● What is expected
In the material below, the lines from the one containing "Pin: 0.763 ns" through the one containing "WHS: 0.291 ns" are to be given again exactly, ends included, and no others.

● Extracted records
┄┄┄┄┄┄┄┄┄┄┄┄┄┄┄┄┄┄┄┄

--- config.mk ---
export PLATFORM = sky130hd
export DESIGN_NAME = instr_fetch
export DESIGN_NICKNAME = d
export VERILOG_FILES = /design/src/rtl/instr_fetch_pkg.sv /design/src/rtl/instr_fetch_skid_buf.sv /design/src/rtl/instr_fetch.sv
export SDC_FILE = /design/constraint.sdc
export NUM_CORES = 1
export LEC_CHECK = 0
export CAP_MARGIN = 10
export CORE_MARGIN = 5
export CORE_UTILIZATION = 25
export DETAILED_ROUTE_END_ITERATION = 8
export PLACE_DENSITY = 0.51
export SYNTH_ARGS = -nofsm -noshare
export SYNTH_HDL_FRONTEND = slang
export SYNTH_SLANG_ARGS = --single-unit
--- constraint.sdc ---
create_clock -name clk -period 1.4 [get_ports clk]
set_input_delay 0.21 -clock clk [delete_from_list [all_inputs] [get_ports clk]]
set_output_delay 0.21 -clock clk [all_outputs]
set_load 0.005 [all_outputs]
--- src/rtl/instr_fetch_pkg.sv ---
// instr_fetch_pkg: shared core types for the IF stage and the decoder.
//   ADDR_W       word-address width of the PC and the instruction memory
//   NOP          bubble encoding (addi x0,x0,0)
//   pc_t         word-addressed program counter
//   fetch_pkt_t  one instruction as presented across the IF/ID boundary
package instr_fetch_pkg;

  localparam int unsigned ADDR_W  = 14;
  localparam int unsigned INSTR_W = 32;

  localparam logic [INSTR_W-1:0] NOP = 32'h0000_0013;

  typedef logic [ADDR_W-1:0] pc_t;

  typedef struct packed {
    logic [INSTR_W-1:0] instr;
    pc_t                pc;
    logic               valid;
  } fetch_pkt_t;

  // Reset / idle contents of an IF/ID payload
  localparam fetch_pkt_t BUBBLE_PKT = '{instr: NOP, pc: '0, valid: 1'b0};

  // Word-address increment; wraps modulo 2^ADDR_W with no carry out
  function automatic pc_t pc_inc(input pc_t pc);
    return pc + pc_t'(1);
  endfunction

endpackage

--- src/rtl/instr_fetch_skid_buf.sv ---
// fetch_skid_buf: one-entry holding buffer for an instruction whose BRAM
// read completed while the IF/ID boundary was stalled.
//   clk, rst_n  clock and asynchronous active-low reset
//   flush       drop the entry (redirect); highest priority
//   capture     load cap_pkt and mark the entry valid
//   drain       entry consumed by the output stage
//   cap_pkt     packet to capture
//   sk_v        entry valid
//   sk_pkt      held packet
module fetch_skid_buf
  import instr_fetch_pkg::*;
(
  input  logic       clk,
  input  logic       rst_n,
  input  logic       flush,
  input  logic       capture,
  input  logic       drain,
  input  fetch_pkt_t cap_pkt,
  output logic       sk_v,
  output fetch_pkt_t sk_pkt
);

  // Entry state; payload only moves on capture so it is stable while held
  always_ff @(posedge clk or negedge rst_n) begin
    if (!rst_n) begin
      sk_v   <= 1'b0;
      sk_pkt <= BUBBLE_PKT;
    end else if (flush) begin
      sk_v   <= 1'b0;
    end else if (capture) begin
      sk_v   <= 1'b1;
      sk_pkt <= cap_pkt;
    end else if (drain) begin
      sk_v   <= 1'b0;
    end
  end

endmodule

--- src/rtl/instr_fetch.sv ---
// instr_fetch: instruction-fetch stage. Keeps the word-addressed PC, drives
// the 1-cycle-latency instruction BRAM, presents one instruction + PC per
// cycle, holds under downstream stall via a one-entry skid buffer and kills
// wrong-path fetches on redirect.
//   clk, rst_n    clock and asynchronous active-low reset
//   stall_i       downstream not accepting; hold the presented instruction
//   jump_i        redirect request from the decoder (overrides stall)
//   target_i      redirect word address
//   imem_en_o     BRAM read enable (combinational)
//   imem_addr_o   BRAM word address (combinational)
//   imem_rdata_i  BRAM data, valid the cycle after an enabled read
//   instr_o       presented instruction (registered)
//   pc_o          word address of instr_o (registered)
//   valid_o       instr_o is a real, on-path instruction (registered)
module instr_fetch
  import instr_fetch_pkg::*;
#(
  parameter pc_t RESET_PC = '0
) (
  input  logic               clk,
  input  logic               rst_n,
  input  logic               stall_i,
  input  logic               jump_i,
  input  pc_t                target_i,
  output logic               imem_en_o,
  output pc_t                imem_addr_o,
  input  logic [INSTR_W-1:0] imem_rdata_i,
  output logic [INSTR_W-1:0] instr_o,
  output pc_t                pc_o,
  output logic               valid_o
);

  pc_t        fetch_pc;
  logic       req_v;
  pc_t        req_pc;
  fetch_pkt_t out_q;
  fetch_pkt_t out_d;
  fetch_pkt_t rd_pkt;
  logic       sk_v;
  fetch_pkt_t sk_pkt;
  logic       do_stall;
  logic       do_adv;

  // Redirect beats stall; stall beats advance
  assign do_stall = stall_i & ~jump_i;
  assign do_adv   = ~stall_i & ~jump_i;

  // BRAM port: a read is issued every cycle except a plain stall
  assign imem_en_o   = rst_n & (jump_i | ~stall_i);
  assign imem_addr_o = jump_i ? target_i : fetch_pc;

  // Data returning this cycle for the read issued last cycle
  assign rd_pkt = '{instr: imem_rdata_i, pc: req_pc, valid: 1'b1};

  fetch_skid_buf u_skid (
    .clk     (clk),
    .rst_n   (rst_n),
    .flush   (jump_i),
    .capture (do_stall & req_v),
    .drain   (do_adv & sk_v),
    .cap_pkt (rd_pkt),
    .sk_v    (sk_v),
    .sk_pkt  (sk_pkt)
  );

  // Next presented packet: skid first (older), then fresh BRAM data, else bubble.
  // Bubbles keep the last pc so the decoder never sees a spurious address.
  always_comb begin
    out_d = out_q;
    if (jump_i) begin
      out_d.instr = NOP;
      out_d.valid = 1'b0;
    end else if (!stall_i) begin
      if (sk_v) begin
        out_d = sk_pkt;
      end else if (req_v) begin
        out_d = rd_pkt;
      end else begin
        out_d.instr = NOP;
        out_d.valid = 1'b0;
      end
    end
  end

  // PC, in-flight request tracking and output registers
  always_ff @(posedge clk or negedge rst_n) begin
    if (!rst_n) begin
      fetch_pc <= RESET_PC;
      req_v    <= 1'b0;
      req_pc   <= RESET_PC;
      out_q    <= BUBBLE_PKT;
    end else begin
      out_q <= out_d;
      if (jump_i) begin
        req_v    <= 1'b1;
        req_pc   <= target_i;
        fetch_pc <= pc_inc(target_i);
      end else if (stall_i) begin
        // Any in-flight read has been parked in the skid entry
        req_v    <= 1'b0;
      end else begin
        req_v    <= 1'b1;
        req_pc   <= fetch_pc;
        fetch_pc <= pc_inc(fetch_pc);
      end
    end
  end

  assign instr_o = out_q.instr;
  assign pc_o    = out_q.pc;
  assign valid_o = out_q.valid;

  // A stall parks the in-flight read and blocks new issue, so the skid entry
  // and an in-flight read can never both be pending on an advance.
  always_ff @(posedge clk) begin
    if (rst_n && do_adv) begin
      assert (!(sk_v && req_v));
    end
  end

endmodule

Yosys cells after proc, flatten, opt, wreduce, memory -nomap -nowiden
Index checks and enable logic that the tools add are counted.
- bits in registers: 124
- latch bits: 0
- bits in writable memories: 0
- bits in read-only memories: 0
- memories kept: 0
- add/subtract/negate cells: 2
- $mul: 0
- divide/modulo/power cells: 0
- order comparisons: 0
- eq/ne operators: 1
- shift operators: 0
- multiplexer cells: 17
- bitwise operators: 8
- reduce and logical (&&, ||, !) cells: 4
- operators with widths (kind ; count):
    2-to-1 mux 47 bit ; 2
    2-to-1 mux 14 bit ; 6
    2-to-1 mux 32 bit ; 2
    adder 14 x 1 -> 14 bit, second input constant ; 2
    2-to-1 mux 1 bit ; 7
    bitwise AND 1 bit ; 5
    AND reduction 3 bit ; 1
    nonzero test 3 bit ; 1
    != test 2 x 1 -> 1 bit, second input constant ; 1
    NOT 1 bit ; 2
    AND reduction 2 bit ; 1
    nonzero test 2 bit ; 1
    OR 1 bit ; 1

Logic depth before layout (Yosys ltp)
Gate-level depths: netlist of the first run.
- word-level depth: 6
- mapped depth: 9

Hierarchy
From an unflattened synthesis of the first run, not the netlist that was laid out.
- cells, all modules: 457
- area, all modules: 5569.1 µm²
- by module, submodules not included (module ; instances ; cells an instance ; area an instance (µm²) ; seq. area each (µm²)):
    instr_fetch ; 1 ; 353 ; 3614.7 ; 1905.6
    fetch_skid_buf ; 1 ; 104 ; 1954.4 ; 1204.9

Worst setup path before layout of the first run
Ideal clock, no wire load.
- kind: input-to-reg
- start point: in jump_i
- end point: reg fetch_pc[10]
- library setup time: 130 ps
- arrival: 1798 ps
- required time: 1270 ps
- slack: -528 ps
- stages: 9
- path buffers: 3
- path through: buf_6 > buf_2 > buf_2 > mux2_2 > ha_1 > inv_1 > a211oi_2 > a311oi_1 > a211oi_1
- word-level cells in the longest chain between the ends: 1
- ends and longest elaborated chain (item ; RTL line ; text):
    start, declared ; instr_fetch.sv:23 ; input logic jump_i,
    != test 2 x 1 -> 1 bit (no source line) / 2-to-1 mux 14 bit (equally long branches) ; n/a ;
    end signal, assigned ; instr_fetch.sv:97 ; fetch_pc <= pc_inc(target_i);
    end signal, assigned ; instr_fetch.sv:104 ; fetch_pc <= pc_inc(fetch_pc);
    end, declared ; instr_fetch.sv:33 ; pc_t fetch_pc;
Parallel ways exist; a longest one is shown, timed or not.
A chain may end at the register's enable or synchronous reset.

Worst setup path after layout of the first run
- start point: reg fetch_pc[10]
- end point: reg fetch_pc[10]
- word-level cells in the longest chain between the ends: 3
- ends and longest elaborated chain (item ; RTL line ; text):
    adder 14 x 1 -> 14 bit ; instr_fetch_pkg.sv:26 ; return pc + pc_t'(1);
    2-to-1 mux 14 bit ; instr_fetch.sv:98 ; end else if (stall_i) begin
    2-to-1 mux 14 bit ; instr_fetch.sv:94 ; if (jump_i) begin
No other way between the ends. The select of a mux whose other input is x is not followed.

==> results by group, run 1 <==
Run status
  – Run status: finished with violations
  – Failing checks: setup timing

GRT
  – Met3 usage in global routing: 3.65%
  – First-pass GRT wire length: 25,900 µm
  – Largest net degree at the start of global routing: 125
  – Initial antenna violation count: 0
  – Global-route met2 utilization: 20.9%
  – GRT Max-Usage Layer: met2
  – Grt ovf: 0
  – Met1 Use GR: 16.1%
  – Number of global-route vias before repair: 4,791
  – GRT Util Overall: 12.7%

Routing
  – DRT Pass-1 Iters: 4
  – Drt total wl: 16,400 µm
  – Post-route ant nets: 0
  – Via count: 4,571
  – Vias per cell: 4.68
  – Starting DRC count in detailed routing: 190
  – DRC Markers: 0
  – WL/cell: 16.8 µm

Floorplan
  – Die width: 159 µm
  – I/O pins: 112
  – Die Ht: 159 µm
  – Core ar.: 21,800 µm²
  – Std cell rows: 54
  – Die area: 25,200 µm²
  – Initial Util: 25.3%

Synthesis
  – Yosys warning total: 0
  – Post-synth EDFFs: 0
  – Yosys cell types: 41
  – Syn nets: 538
  – Cells after Synth: 487
  – Synth top area share: 53.4%
  – Avg Cell Area, Syn: 11.4 µm²
  – Sequential share of the synthesized area: 56.2%
  – Fraction of registers with async set or reset after synthesis: 100%
  – Synthesized area: 5530 µm²
  – Most common cell in the netlist: dfrtp_1
  – Synth top cells by count: 118 x dfrtp_1, 52 x mux2_2, 38 x nor2_1
  – Synth area leader: dfrtp_1
  – FF+latch count, synth: 124
  – Top post-synthesis cells by area: dfrtp_1 53%, mux2_2 11%, a221oi_1 4.6%, mux2i_1 3.8%, nor2b_1 3.5%
  – Synth Flop Type: dfrtp_1

Timing
  – Clock skew: 0.0102 ns
  – Slew @ Worst Pin: 0.763 ns
  – Final count of negative-setup-slack endpoints: 24
  – Fmax: 0.629 GHz
  – Min setup slack post-route: -0.190 ns
  – Final period utilization: 114%
  – RSZ-0062 raised after global routing: true
  – Minimum clock period: 1.59 ns
  – Slew Viols, Final: 0
  – WHS: 0.291 ns
  – Max-slew headroom: 49.1%
  – Hold Fails Final Rpt: 0

Clock tree
  – Worst skew pair latency: 0.42 ns
  – Root Driver: clkbuf_16
  – Num CTS Buffers: 17
  – CTS HTree Levels: 4
  – CTS tree: done
  – Clk sinks: 124
  – CTS Buffer Depth: 2
  – Clk slew on worst S/H paths: 0.06 ns

Place
  – Pre-CTS setup slack: -0.658 ns
  – Final HPWL DP: 10,100 µm
  – Routability cong.: 0.823
  – IO buf count: 111
  – Placed Cells: 893
  – Post-DP Area: 7310 µm²

Final layout
  – Post-route cell area: 8570 µm²
  – Nets: 734
  – Area growth from synthesis to layout: 54.9%
  – Area of the multi-input gates: 2540 µm²
  – Fillcell total: 2,113
  – Final non-filler cell total: 977
  – Ratio of cells with drive above 1 in the final layout: 38.5%
  – Storage element area: 3110 µm²

Power and ir drop
  – Sw Share: 27.3%
  – Logic gate share of total power: 21.8%
  – Clock share of power: 37.8%
  – Pwr Density: 1320 nW/µm²
  – Worst vdd ir: 0.877 mV
  – Power after layout: 0.0113 W
  – P_sw: 0.00308 W
  – Internal Power: 0.00820 W
  – P_leak: 3.86 nW
  – Flop pwr share: 40.4%

Critical path
  – Critical Path Start Type: register
  – Crit-path max FO: 2
  – Worst reg-to-reg path cell count: 8
  – Req. time, crit path: 1.69 ns
  – Crit path DAT: 1.88 ns
  – Crit path capture type: register
  – R2R setup slack: -0.19 ns
  – WS Path Type: reg2reg

Run
  – Max-cap violations: 0

Min path
  – Path category of the worst min-delay check: in2reg
  – Hold depth: 4
-- critical path, cell delays in order, from the launching register on --
cell and delay [ns]:
dfrtp_1 0.40, mux2i_2 0.19, inv_1 0.08, buf_4 0.14, buf_4 0.12, buf_4 0.12, buf_4 0.12, a311oi_2 0.23
a211oi_2 0.06
-- path summary, 6_finish.rpt --
check,start,endpoint
setup / recovery,fetch_pc[10],fetch_pc[10]
setup reg to reg,fetch_pc[10],fetch_pc[10]
min in group asynchronous,rst_n,pc_o[1]
max in group asynchronous,rst_n,req_v
hold reg to reg,u_skid.sk_pkt[0],u_skid.sk_pkt[0]
hold / removal,jump_i,fetch_pc[5]
-- kinds of logic after synthesis --
group / share of synthesized area, %
DFF: 56.2
AOI/OAI and AO/OA: 11.1
adders and majority gates: 0.226
xor gates and xnor gates: 0.633
muxes: 14.4
and+or+nand+nor: 14.1
buffers and inverters: 3.39
-- layout make-up --
| type | instances | area share [%] |
|---|---|---|
| inverters | 10 | 0.467 |
| diodes | 1 | 0.0292 |
| clock buffers | 20 | 5.45 |
| multi-input cells | 319 | 29.6 |
| well taps | 280 | 4.09 |
| repair buffers | 211 | 22.7 |
| flip-flops and latches | 124 | 36.3 |
| clock inverters | 12 | 1.33 |
-- power by group through the flow --
stage          combinational [W]  sequential [W]  clock [W]
6_report                 0.00246         0.00456    0.00426
2_1_floorplan           0.000997         0.00451          0
5_1_grt                  0.00269         0.00463    0.00454
3_5_place_dp             0.00214         0.00458          0
4_1_cts                  0.00226         0.00451    0.00441
3_3_place_gp             0.00210         0.00455          0
-- layout by cell type (no fill, tap or decap), types with 6 or more instances in the layout --
cell type	synthesis	routed
a21oi_1	16	14
nor2_1	38	37
clkdlybuf4s50_1	0	46
nand2_2	0	7
nand2_4	0	7
nor2b_1	31	29
o21ai_1	0	9
buf_4	0	79
dfrtp_1	118	116
dfstp_2	6	6
mux2_4	0	6
buf_12	0	9
inv_1	9	8
clkbuf_16	0	19
buf_2	9	9
nand2_1	31	17
a221oi_1	29	20
dlygate4sd2_1	0	45
o21ai_2	0	7
a221oi_2	0	9
buf_6	1	17
mux2i_1	21	17
nor3_1	31	28
mux2_2	52	46
-- metal layers --
metal / up-vias / wire, µm / part of all wire, %
met5: - / 0 / 0
met4: 0 / 244 / 1.5
met3: 23 / 691 / 4.2
met2: 107 / 7990 / 49
met1: 2292 / 7500 / 46
li1: 2149 / - / -
-- per-stage QoR --
stage | setup TNS, ns | util, %
global route | -3.97 | 39.3
global placement | -37.74 | 33.5
floorplan | -1.45 | -
CTS | -2.10 | 37.5
detailed placement | -39.76 | 33.5
finish | -1.75 | 39.3
-- sequential cells by signal, indices dropped and copies added, names as in the netlist --
signal and cells:
fetch_pc 14, req_pc 14, u_skid.sk_pkt 47, req_v 1, valid_o 1, pc_o 14, instr_o 32, u_skid.sk_v 1
-- repair_timing --
item | 4_1_cts | 5_1_grt
hold buffers | 1 | 0
cloned | 1 | 3
pin swaps | 2 | 31
gates resized for setup | 142 | 71
setup endpoints to repair | 117 | 73
hold endpoints to repair | 64 | 0
buffers inserted | 35 | 12
Power figures use the tool's default switching activity.
==> run 2: changes to the inputs <==
Settings changed: ABC_AREA from default to 1, RECOVER_POWER from default to 25.
==> run 2 against run 1 <==
The flow now finishes without violations. Clock skew about the same. Sequential cell count unchanged. Largest power group is now the clock network. Non-clock buffer count down 34.
==> results by group, run 2 <==
Critical path
  – Crit path DAT: 1.14 ns (was 1.88 ns)
  – Top Family by Delay on Critical Path: flip-flops (was buffers and inverters)
  – Worst setup path start: fetch_pc[5] (was fetch_pc[10])
  – Largest stage delay, worst path: 0.37 ns (was 0.40 ns)
  – WS Path Type: reg2out (was reg2reg)
  – Crit-path max FO: 2 (unchanged)
  – Critical Path Start Type: register (unchanged)
  – Worst reg-to-reg path cell count: 8 (unchanged)
  – R2R setup slack: 0.07 ns (was -0.19 ns)
  – CP Cell Sequence: inv_1, nand2_1, nand2_2, inv_2, buf_6 (was mux2i_2, inv_1, buf_4, buf_4, buf_4, buf_4, a311oi_2, a211oi_2)
  – Req. time, crit path: 1.19 ns (was 1.69 ns)
  – Critical Path Stages: 5 (was 8)
  – Crit-path slowest cell: dfrtp_1 (unchanged)
  – Crit path capture type: output pin (was register)
  – R2R Path End: fetch_pc[10] (unchanged)
  – CP endpoint: imem_addr_o[5] (was fetch_pc[10])
  – Worst flop-to-flop path startpoint: fetch_pc[1] (was fetch_pc[10])
  – CP bufs+invs: 3 (was 5)

GRT
  – GRT Util Overall: 12.3% (was 12.7%)
  – First-pass GRT wire length: 25,300 µm (was 25,900 µm)
  – Number of global-route vias before repair: 4,635 (was 4,791)
  – Grt ovf: 0 (unchanged)
  – Largest net degree at the start of global routing: 125 (unchanged)
  – Initial antenna violation count: 2 (was 0)

Synthesis
  – Synthesized area: 5570 µm² (was 5530 µm²)
  – Synth top cells by count: 148 x nand2_1, 118 x dfrtp_1, 46 x o21ai_0 (was 118 x dfrtp_1, 52 x mux2_2, 38 x nor2_1)
  – Fraction of registers with async set or reset after synthesis: 100% (unchanged)
  – Synth top area share: 53.0% (was 53.4%)
  – Post-synth EDFFs: 0 (unchanged)
  – Synth Flop Type: dfrtp_1 (unchanged)
  – Synth area leader: dfrtp_1 (unchanged)
  – Avg Cell Area, Syn: 9.59 µm² (was 11.4 µm²)
  – Most common cell in the netlist: nand2_1 (was dfrtp_1)
  – Top post-synthesis cells by area: dfrtp_1 53%, nand2_1 10%, mux2_2 6.9%, o21ai_0 4.1%, a22oi_1 3.9% (was dfrtp_1 53%, mux2_2 11%, a221oi_1 4.6%, mux2i_1 3.8%, nor2b_1 3.5%)
  – Yosys cell types: 32 (was 41)
  – Syn nets: 632 (was 538)
  – Yosys warning total: 0 (unchanged)
  – Cells after Synth: 581 (was 487)
  – Sequential share of the synthesized area: 55.8% (was 56.2%)
  – FF+latch count, synth: 124 (unchanged)

Final layout
  – Final design utilization: 36.8% (was 39.3%)
  – Post-route cell area: 8060 µm² (was 8570 µm²)
  – Nets: 794 (was 734)
  – Antenna cells: 0 (was 1)
  – Leading cell type in the layout, fill and taps excluded: nand2_1 (was dfrtp_1)
  – Storage element area: 3110 µm² (about the same)
  – Reg with most FFs: u_skid.sk_pkt (unchanged)
  – Fillcell total: 2,239 (was 2,113)
  – Commonest non-fill, non-tap cells in the layout: 141 x nand2_1, 118 x dfrtp_1, 50 x buf_4 (was 116 x dfrtp_1, 79 x buf_4, 46 x mux2_2, 46 x clkdlybuf4s50_1, 45 x dlygate4sd2_1)
  – Max FFs per register: 47 (unchanged)
  – Ratio of cells with drive above 1 in the final layout: 26.5% (was 38.5%)
  – Area growth from synthesis to layout: 44.6% (was 54.9%)
  – Area of the multi-input gates: 2160 µm² (was 2540 µm²)

Place
  – Pre-CTS setup slack: -0.625 ns (was -0.658 ns)
  – Routability cong.: 0.762 (was 0.823)
  – IO buf count: 111 (unchanged)
  – Final HPWL DP: 10,500 µm (was 10,100 µm)
  – Post-DP Area: 7370 µm² (was 7310 µm²)

Timing
  – Max-slew headroom: 52.2% (was 49.1%)
  – Hold Fails Final Rpt: 0 (unchanged)
  – Slew Viols, Final: 0 (unchanged)
  – Clock skew: 0.0102 ns (about the same)
  – Min setup slack post-route: 0.0492 ns (was -0.190 ns)
  – Fmax: 0.740 GHz (was 0.629 GHz)
  – Minimum clock period: 1.35 ns (was 1.59 ns)
  – Final count of negative-setup-slack endpoints: 0 (was 24)
  – RSZ-0062 raised after global routing: true (unchanged)
  – Final period utilization: 96.5% (was 114%)
  – Slew @ Worst Pin: 0.716 ns (was 0.763 ns)

Routing
  – WL/cell: 14.9 µm (was 16.8 µm)
  – DRC Markers: 0 (unchanged)
  – Starting DRC count in detailed routing: 207 (was 190)
  – Via count: 4,560 (was 4,571)
  – DRT Pass-1 Iters: 4 (unchanged)
  – Vias per cell: 4.40 (was 4.68)
  – Drt total wl: 15,400 µm (was 16,400 µm)
  – Post-route ant nets: 0 (unchanged)

Floorplan
  – Die width: 159 µm (about the same)
  – Std cell rows: 54 (unchanged)
  – Die Ht: 159 µm (about the same)
  – Core ar.: 21,900 µm² (was 21,800 µm²)
  – I/O pins: 112 (unchanged)
  – Initial Util: 25.5% (was 25.3%)
  – Die area: 25,400 µm² (was 25,200 µm²)

Power and ir drop
  – P_leak: 3.78 nW (was 3.86 nW)
  – Internal Power: 0.00819 W (was 0.00820 W)
  – Flop pwr share: 39.6% (was 40.4%)
  – P_sw: 0.00284 W (was 0.00308 W)
  – Worst vdd ir: 0.832 mV (was 0.877 mV)
  – Clock share of power: 43.1% (was 37.8%)
  – Sw Share: 25.8% (was 27.3%)
  – Logic gate share of total power: 17.3% (was 21.8%)
  – Pwr Density: 1370 nW/µm² (was 1320 nW/µm²)

Clock tree
  – CTS Buffer Depth: 2 (unchanged)
  – Worst skew pair latency: 0.41 ns (was 0.42 ns)
  – Root Driver: clkbuf_16 (unchanged)
  – Clk slew on worst S/H paths: 0.06 ns (about the same)
  – CTS tree: done (unchanged)
  – CTS HTree Levels: 4 (unchanged)
  – Clk sinks: 124 (unchanged)
  – Num CTS Buffers: 17 (unchanged)

Run
  – Max-cap violations: 0 (unchanged)

Min path
  – Path category of the worst min-delay check: in2reg (unchanged)
  – Hold_sp: stall_i (was jump_i)

Run status
  – Run status: finished, final reports clean (was finished with violations)
-- run 2: cell count changes after synthesis, sizes merged, moves of 18 or more --
| cell | change |
|---|---|
| nand2 | +128 |
| a221oi | -29 |
| mux2 | -18 |
| mux2i | -21 |
| nand3 | +18 |
| o21ai | +36 |
| nor2b | -31 |
| inv | +34 |
| nor3 | -31 |
| a22oi | +29 |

┄┄┄┄┄┄┄┄┄┄┄┄┄┄┄┄┄┄┄┄

● Written answer
  – Slew @ Worst Pin: 0.763 ns
  – Final count of negative-setup-slack endpoints: 24
  – Fmax: 0.629 GHz
  – Min setup slack post-route: -0.190 ns
  – Final period utilization: 114%
  – RSZ-0062 raised after global routing: true
  – Minimum clock period: 1.59 ns
  – Slew Viols, Final: 0
  – WHS: 0.291 ns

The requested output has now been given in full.